Sam Altman says the Singularity is Here, and it's Disappointingly Boring

Sam Altman says the Singularity is Here, and it's Disappointingly Boring

Sam Altman just published an essay on his personal blog where he declared that we're past the event horizon—the takeoff has started. But unlike the dramatic sci-fi scenarios we've imagined, the singularity is arriving gently, almost imperceptibly, as AI systems become smarter than humans in many ways while most of us still go about our daily lives largely unchanged. This paradox—revolutionary technology meeting evolutionary adoption—might be the most important story of our time.

There's something almost anticlimactic about Sam's essay. Here's the CEO of OpenAI, the company that sparked the current AI revolution, casually mentioning that we've passed the event horizon of the singularity. No fanfare. No dramatic warnings. Just a matter-of-fact observation in the opening sentence.

We are past the event horizon; the takeoff has started. Humanity is close to building digital superintelligence, and at least so far it’s much less weird than it seems like it should be.

Robots are not yet walking the streets, nor are most of us talking to AI all day. People still die of disease, we still can’t easily go to space, and there is a lot about the universe we don’t understand.

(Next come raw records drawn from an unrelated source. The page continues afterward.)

Source: an optimization exercise on an open RTL-to-GDS flow (aim: small area, a short achievable clock period and few clock cycles). Production flows keep margins and buffers that such runs may drop. Power is estimated from default activity; no workload was simulated.

== red ==
==> module pecf_rx, before the edit <==
module pecf_rx (
    input  wire        clk,
    input  wire        rst,
    input  wire        rx_start,
    input  wire        rx_valid,
    input  wire [7:0]  rx_data,
    input  wire [22:0] noise_floor_uv,
    output reg         blk_valid,
    output reg  [3:0]  blk_dev,
    output wire [15:0] blk_code0,
    output wire [15:0] blk_code1,
    output wire [15:0] blk_code2,
    output wire        blk_pec_ok,
    output wire        pec_err,
    output wire [22:0] blk_uv0,
    output wire [22:0] blk_uv1,
    output wire [22:0] blk_uv2
);
    localparam [14:0] SEED = 15'h0010;
    reg  [2:0]  pos;         
    reg  [14:0] rem;
    reg  [47:0] payload;     
    reg         err;         
    reg  [20:0] x_top, x_mid, x_bot;   
    wire [14:0] rem_next;
    pecf_step u_step (
        .rem_in  ((pos == 3'd0) ? SEED : rem),
        .data    (rx_data),
        .rem_out (rem_next)
    );
    assign blk_code0  = payload[15:0];
    assign blk_code1  = payload[31:16];
    assign blk_code2  = payload[47:32];
    assign blk_pec_ok = (rem == 15'd0);
    assign pec_err    = err || !blk_pec_ok;
    wire [22:0] top_uv;
    pecf_scale u_scale (.code(blk_code2), .uv(top_uv));
    wire [20:0] x_clamped = ({x_top, 2'b00} < noise_floor_uv) ? 21'd0 : x_top;
    assign blk_uv0 = {x_bot, 2'b00};
    assign blk_uv1 = {x_mid, 2'b00};
    assign blk_uv2 = {x_top, 2'b00};
    always @(posedge clk) begin
        if (rx_valid) begin
            rem <= rem_next;
            if (!(pos[2] && pos[1]))
                payload <= {rx_data, payload[47:8]};
        end
        if (pos != 3'd0 && pos != 3'd1)
            x_top <= pos[0] ? x_clamped : top_uv[22:2];
        if (rx_valid && (pos == 3'd3 || pos == 3'd5)) begin
            x_mid <= x_clamped;
            x_bot <= x_mid;
        end
    end
    always @(posedge clk) begin
        blk_valid <= rx_valid && (pos == 3'd7);
        if (rst || rx_start) begin
            pos     <= 3'd0;
            blk_dev <= 4'd0;
            err     <= 1'b0;
        end else begin
            if (rx_valid)
                pos <= pos + 3'd1;
            if (blk_valid) begin
                blk_dev <= blk_dev + 4'd1;
                if (!blk_pec_ok)
                    err <= 1'b1;
            end
        end
    end
endmodule
export LEC_CHECK = 0
export CAP_MARGIN = 20
export CORE_MARGIN = 2
export CORE_UTILIZATION = 40
export SLEW_MARGIN = 20
create_clock -name core_clock -period 9.0 [get_ports {clk}]
standard.sh (not shown) runs the stock make flow with config.mk's settings and CLKGATE_MAP_FILE= SYNTH_SCRIPT=/design/flow/synth_recipe.tcl, a recipe that flattens the netlist after the stock synthesis.
==> flow/flow/run.sh <==
#!/bin/bash
# The standard layout, except that the port buffers are made as the smallest
# buffer cell (buf_1) instead of the resizer's default pick; the repair steps
# still resize them where timing or slew asks for it.
set -euo pipefail
cd "$(dirname "$0")/.."
bash standard.sh BUFFER_PORTS_ARGS="-buffer_cell sky130_fd_sc_hd__buf_1" finish > standard_flow.log 2>&1
red has completed all stages; timing, DRC and antenna checks passed.
What blue does differently from red at the input level:
--- a/flow/design.v
+++ b/flow/design.v
@@ -85,5 +85,5 @@
     reg  [47:0] payload;     
     reg         err;         
-    reg  [20:0] x_top, x_mid, x_bot;   
+    reg  [22:0] uv0, uv1, uv2;   
     wire [14:0] rem_next;
     pecf_step u_step (
@@ -99,8 +99,9 @@
     wire [22:0] top_uv;
     pecf_scale u_scale (.code(blk_code2), .uv(top_uv));
-    wire [20:0] x_clamped = ({x_top, 2'b00} < noise_floor_uv) ? 21'd0 : x_top;
-    assign blk_uv0 = {x_bot, 2'b00};
-    assign blk_uv1 = {x_mid, 2'b00};
-    assign blk_uv2 = {x_top, 2'b00};
+    wire        top_low = (top_uv < noise_floor_uv);
+    wire [22:0] top_clamped = top_low ? 23'd0 : top_uv;
+    assign blk_uv0 = uv0;
+    assign blk_uv1 = uv1;
+    assign blk_uv2 = uv2;
     always @(posedge clk) begin
         if (rx_valid) begin
@@ -109,10 +110,7 @@
                 payload <= {rx_data, payload[47:8]};
         end
-        if (pos != 3'd0 && pos != 3'd1)
-            x_top <= pos[0] ? x_clamped : top_uv[22:2];
-        if (rx_valid && (pos == 3'd3 || pos == 3'd5)) begin
-            x_mid <= x_clamped;
-            x_bot <= x_mid;
-        end
+        if (pos == 3'd2) uv0  <= top_clamped;
+        if (pos == 3'd4) uv1  <= top_clamped;
+        if (pos == 3'd6) uv2  <= top_clamped;
     end
     always @(posedge clk) begin
Results
- Looking only at via count, and setting everything else aside, the lower value of red and blue goes to blue.
- The synthesized cell count in blue sits 9.1% below the value recorded for red.
- blue vs. red: multiplexer fraction of the synthesized cell area went up; setup slack fell 0.89 ns; critical path depth up 15; die footprint went down 2.4%.
- A capturing element of the worst setup path of out_valid is what red shows, while u_rx.uv1[2]$_DFFE_PN_ belongs to blue.
- Looking at worst hold slack after final layout, blue sits 0.0065 ns above red.
- Density: blue denser than red
- Synthesis-to-finish area growth, red and blue: smaller value in red
- Diff red and blue: post-detailed-routing wire length higher in blue
- Looking only at power after layout, and setting everything else aside, the higher value of red and blue goes to blue.
- Arrival time reported for the critical path endpoint, red and blue, higher one = blue.
- Synthesized cell area went down by a few percent going from red to blue.
No functional check of the RTL was part of any run of this note.

==> separate check: timing with driven ports <==
In the flow no input, the clock included, has a driving cell. The finished layouts below were timed again as built, in two steps.
Step 1 (the two cells are an assumption about what drives the block):
set clk [get_ports {clk}]
set_driving_cell -lib_cell sky130_fd_sc_hd__clkbuf_16 $clk
set_driving_cell -lib_cell sky130_fd_sc_hd__buf_2 [delete_from_list [all_inputs] $clk]
Step 2 times the ports against the registers' clock, not the clock port: input delays grow and output delays shrink by t, the midpoint of the rising clock arrivals with the driver on.
Three values: ideal, step 1, step 2; two values: the first two.
run | shift t [ns] | setup WS [ns] | worst slew at a driven data input, ns
red | 0.467 | 4.850 / 4.831 / 4.662 | 0.04
blue | 0.463 | 3.959 / 3.959 / 3.959 | 0.04
After both steps every run listed still meets setup and hold. For red, which loses most, drivers alone change the setup slack by -0.019 ns; drivers and shift together by -0.188 ns.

And yet, we have recently built systems that are smarter than people in many ways, and are able to significantly amplify the output of people using them. The least-likely part of the work is behind us; the scientific insights that got us to systems like GPT-4 and o3 were hard-won, but will take us very far.

This understated tone captures something profound about how technological revolutions actually unfold. Not with a bang, but with a ChatGPT prompt about dinner recipes.

The essay's central insight is this paradox: we're living through one of the most transformative moments in human history, yet daily life continues with remarkable normalcy.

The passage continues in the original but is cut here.